**config.mk**
```make
export PLATFORM = sky130hd
export DESIGN_NAME = swm_ram
export DESIGN_NICKNAME = d
export VERILOG_FILES = /design/src/hdl/swm_ram.sv
export SDC_FILE = /design/constraint.sdc
export NUM_CORES = 2
export LEC_CHECK = 0
export BUFFER_PORTS_ARGS = -buffer_cell sky130_fd_sc_hd__buf_2
export CAP_MARGIN = 20
export CORE_MARGIN = 2
export CORE_UTILIZATION = 45
export DETAILED_ROUTE_END_ITERATION = 10
export PLACE_DENSITY = 0.58
export SLEW_MARGIN = 20
export SYNTH_ARGS = -nofsm -noshare
export SYNTH_HDL_FRONTEND = slang
export SYNTH_SLANG_ARGS = --single-unit
```
**constraint.sdc**
```tcl
create_clock -name clk -period 4.7 [get_ports clk]
set_input_delay 0.235 -clock clk [delete_from_list [all_inputs] [get_ports clk]]
set_output_delay 0.235 -clock clk [all_outputs]
set_load 0.1 [all_outputs]
```
**src/hdl/swm_ram.sv**
```systemverilog
`default_nettype none

module swm_ram #(
    parameter int WIDTH = 32,
    parameter int DEPTH = 64
) (
    input  wire logic                     clk,
    input  wire logic                     we,
    input  wire logic [$clog2(DEPTH)-1:0] waddr,
    input  wire logic [WIDTH-1:0]         wdata,
    input  wire logic [$clog2(DEPTH)-1:0] raddr,
    output logic      [WIDTH-1:0]         rdata
);

    logic [WIDTH-1:0] mem [DEPTH];

    always_ff @(posedge clk)
    begin
        if (we)
        begin
            mem[waddr] <= wdata;
        end
        rdata <= mem[raddr];
    end

endmodule

`default_nettype wire

```
**After elaboration in Yosys (flattened, before gate mapping)**

Memories as Yosys holds them, arrays and structs flattened. A register that Yosys moved wholly into a read port is not among the register bits.
Index checks and enable logic that the tools add are counted.

- Mux-type cells: 2

Operators by type and width:

| operator | count |
|---|---|
| $mux W1 | 2 |

- Flip-flop bits (word level): 0
- RAM bits: 2048
- Input bits: 46
- Word-level logic and storage cells: 3
- Memories: 1

Memories:

| memory | words | width | rd ports | clocked after Yosys merged registers in | wr ports | RTL line | source |
|---|---|---|---|---|---|---|---|
| mem | 64 | 32 | 1 | 1 | 1 | 15 | `logic [WIDTH-1:0] mem [DEPTH];` |

**Longest topological paths before layout**

- Word-level depth: 2
- Mapped depth: 10
- Mapped depth without buffers: 5

**Worst setup path before layout**

Ideal clock, no wire load.

- Path type: input -> register
- From: in waddr[3]
- To: mem mem[48][0], enable pin
- Setup time: 461 ps
- Arrival: 2934 ps
- Data required time: 4239 ps
- Setup slack: 1305 ps
- Cell stages on the path: 4
- Path through: clkbuf_1 nor2b_1 nand4b_1 nor3_1

RTL lines:

| what | RTL line | source |
|---|---|---|
| start, declared | 9 | `input wire logic [$clog2(DEPTH)-1:0] waddr,` |
| end, declared | 15 |  |

Straight into the memory's write port.

==> summary.md <==
Clock-pin slew was measured on the worst setup and hold paths at 60 ps. The signal on the critical path passes through buf_8, buf_4, mux4_2, mux4_2, o22ai_1, nor2_1. The synthesized netlist devotes 0% of its cell area to XOR and XNOR gates. The x dimension of the die is 421.7 um. For this run, the detailed router's first-pass iteration total came to 6. The tools report the final number of max-transition violations as 0. For the number of antenna violations at the first check in global routing, the log shows 9. After synthesis, the largest area contributor takes up 78.33% of total cell area. The vertical die dimension is 421.7 um. In this run the deepest clock path goes through 3 buffers. For the clock network fraction of design power, the log shows 41.8%. In this run the power spent charging and discharging nets is 0.008591 W. The logs give 22.94% for the total global-route track usage and 3.121% for the met3 track demand over resource in global routing. Via density per instance: 6.026. On the final layout, the worst hold slack is 40.76 ps.

The total clock buffers created by CTS is 206. The portion of total power attributed to sequential cells is 52.7%. Before CTS, the worst setup slack after placement is 963.4 ps. The congestion estimate from routability-driven global placement came to 0.7748. Ranked by total cell area, the synthesized netlist is headed by edfxtp_1 78%, mux4_2 16%, mux2i_1 1.2%. STA puts the critical path data arrival time at 3580 ps. Cells with a size suffix above 1 make up 30.50% of the layout. For the worst setup path, the data required time is 5380 ps.

In this run, the number of DRC markers left after iteration 0 of detailed routing was 4488. The tools report the count of unique library cells instantiated by Yosys as 34. Compared with the post-synthesis result, the final layout area differs by 14.50%. Number of setup buffers added after CTS: 0. Setup repair after global routing left no endpoint under its margin. The tools report the area of the multi-input gates as 0.01597 mm2. The path class of the tightest hold or removal check is input port to register. The number of levels in the clock H-tree was 4; the tightest slew margin relative to the limit was 26.87%. Once detail routing completed, the nets flagged for antenna violations numbered 0.

The final cell count without fillers is 6121, and the fraction of power spent switching nets is 21.96%. The analysis attributes to cell leakage a power of 27.96 nW. The count of flip-flops with a built-in enable after synthesis came out at 2048. Multiplexer cells account for 16.79% of the synthesized area. Summing the areas of all compound-gate instances in the mapped netlist gives 1.673% of the synthesized area. The die covers 0.1778 mm2.

At the pin with the least slew margin, the transition time is 1097 ps. Detailed placement finished with a half-perimeter wire length of 115400 um. Buffers placed on the I/O ports in this run total 77. The later pin in the worst-skew pair is clocked with a latency of 840 ps. Internal power comes to 0.03053 W. The largest family of logic cells by synthesized area was multiplexers.

The minimum period implied by the final worst setup slack was 2897 ps; the simple-gate portion of the synthesized area was 1.265%. For this run, the slowest stage of the critical path takes 780 ps. The initialized floorplan defines 153 standard-cell rows.

The wire length of the first global-routing pass is 287600 um. The detailed-route via count is 36886, and the share of the yosys chip area belonging to registers is 79.14%. For this run the aggregate overflow at the end of global routing stands at 0. Synthesis handed over a netlist of 3324 instances. For the final setup skew, the log shows 39.99 ps. For this block, the routed nets add up to 203700 um of wire.

By startpoint and endpoint, the worst setup path is classified as input port to register. The number of failing setup endpoints in the final timing report came out at 0. The worst-case IR drop observed on VDD is 381.7 uV.

The total core area came out at 0.1736 mm2. The tools report the sum of negative setup slack as 0 ps. The tools report the netlist area before placement as 0.07852 mm2. The placed standard-cell area came out at 0.08282 mm2. The worst path meets setup with 1803 ps of slack.

The number of placed instances, taps included, is 5700. The Yosys step of the flow raised 0 warnings. The largest net degree at the start of global routing was 83; the total power density per cell area was 435.2 mW/mm2. Summed over all instances, the cell type with the most area after synthesis is edfxtp_1. Most frequently used cell type in the post-synthesis netlist: edfxtp_1. Global routing used 33.23% of the available met1 tracks.

Of the available clock period, the critical path in the final layout requires 61.64%. In the synthesized netlist, the cells that appear most often are 2048 x edfxtp_1, 544 x mux4_2, 137 x nor2_1. The adder-cell share of the synthesized area came out at 0%. The most used cell along the critical path was mux4_2. The run gives 0.06214 mm2 as the register cell area after layout. CTS placed an instance of clkbuf_16 at the clock tree root. The flip-flop cell with the highest count after synthesis is edfxtp_1. The logs give 2080 for the total number of clock tree sinks and 45.22% for the starting utilization of the core area. The most used routing layer is met2. The average footprint of a synthesized cell was 23.62 um2.

Pin placement for this block handled 78 I/O pins. The tools report the type of destination of the critical path as a register. In the routed design, unresolved DRC markers number 0.

The net count of the mapped netlist was 3370. The layout has 13479 filler cells. The worst setup path is launched from an input port.

For this design, the slowest cell found on the critical path is o22ai_1. After synthesis the netlist holds a flip-flop and latch count of 2080. TritonCTS built the clock tree.

In the final design database the tool counted 3653 nets. Number of maximum-capacitance violations: 0. The peak fanout along the critical path works out to 60. After detailed routing, the average wire length per cell comes to 33.27 um.

The logs give 0 for the count of final hold-check violations and 37.14% for the global routing usage on met2. The run gives 0.08990 mm2 as the cell area after layout. The run finished with clean final reports.

The number of global-route vias before repair came out at 37085. The post-synthesis async set-or-reset flop share is 0%, and the proportion of power drawn by combinational gates is 5.5%. Based on the critical path, the design can be clocked at up to 345.2 MHz.
-- through the flow --
stage / utilization [%] / power [W]
6_report: 51.78 / 0.03913
5_1_grt: 51.77 / 0.04023
4_1_cts: 51.60 / 0.03940
3_5_place_dp: 47.70 / 0.02320
3_3_place_gp: 47.70 / 0.02318
2_1_floorplan: - / 0.02226
-- routing by layer --
metal	up-vias	share of wire (%)
met3	259	6.1
met2	1382	49
met5	-	0.0054
met1	20363	42
met4	2	2.3
li1	14880	-
-- power by group through the flow --
stage	clock network [W]	registers [W]	logic (W)
3_5_place_dp	0	0.0210	0.00216
6_report	0.0163	0.0206	0.00215
3_3_place_gp	0	0.0210	0.00214
5_1_grt	0.0173	0.0206	0.00226
4_1_cts	0.0166	0.0206	0.00216
2_1_floorplan	0	0.0213	0.000999
-- cell usage in the layout (no fill, tap or decap), drive strengths merged, types with 3 or more instances in the layout --
cell type       n
or2             3
bufinv         18
dfxtp          32
nor2b          15
mux4          544
nand2b          8
inv             7
clkinvlp        7
a21oi          62
a41o            4
nor3            7
and3            4
edfxtp       2048
nand3           5
nand2          26
clkinv         87
nand3b          5
buf           235
a311oi          8
o221ai         27
a22oi          12
or3             3
mux2i          93
o32ai           4
diode           9
nor2          137
clkbuf        269
o22ai          84
or3b            5
dlygate4sd3    22
-- sequential cells by signal (all words and copies together), names as in the netlist --
register and flops:
rdata 32, mem 2048
-- cells by family (layout without fill, tap and decap cells) --
group                  Yosys count  count (layout)
other                            0               9
AOI/OAI and AO/OA              202             202
and+or+nand+nor                223             223
buffers and inverters          182             645
muxes                          637             637
DFF                           2080            2080
-- final cells by class --
cell class                 instances  share of cell area [%]
clock inverter                   119                   1.383
multi-input combinational       1062                   17.77
antenna                            9                 0.02505
tap                             2325                   3.236
timing repair buffer             257                   2.351
sequential                      2080                   69.12
clock buffer                     269                   6.119
-- worst max-delay path: cells and delay by family --
family	cells	cell delay, ps
buffers and inverters	2	1250
multiplexers	2	1080
AO/OA/AOI/OAI	1	780
AND/OR/NAND/NOR	1	120
-- worst paths after layout --
check,start,end,slack (ps),cells after the start
setup / recovery,raddr[0],rdata[0]$_DFF_P_,1800,6
hold / removal,wdata[26],mem[7][26]$_DFFE_PP_,40,2
setup reg to reg,mem[63][14]$_DFFE_PP_,rdata[14]$_DFF_P_,2310,4
hold reg to reg,mem[28][20]$_DFFE_PP_,rdata[20]$_DFF_P_,770,4
-- what timing repair did --
item,4_1_cts,5_1_grt
resized for setup,0,0
hold buffers,2,20
hold endpoints to repair,112,1015
Note: power is estimated with default switching activity, not from simulation.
·····
### [Exercise goal]
Take the lines above from the one containing "- Flip-flop bits (word level): 0" to the one containing "- To: mem mem[48][0], enable pin" and retype them exactly, both ends included, with nothing added.

### [Result of the exercise]
- Flip-flop bits (word level): 0
- RAM bits: 2048
- Input bits: 46
- Word-level logic and storage cells: 3
- Memories: 1

Memories:

| memory | words | width | rd ports | clocked after Yosys merged registers in | wr ports | RTL line | source |
|---|---|---|---|---|---|---|---|
| mem | 64 | 32 | 1 | 1 | 1 | 15 | `logic [WIDTH-1:0] mem [DEPTH];` |

**Longest topological paths before layout**

- Word-level depth: 2
- Mapped depth: 10
- Mapped depth without buffers: 5

**Worst setup path before layout**

Ideal clock, no wire load.

- Path type: input -> register
- From: in waddr[3]
- To: mem mem[48][0], enable pin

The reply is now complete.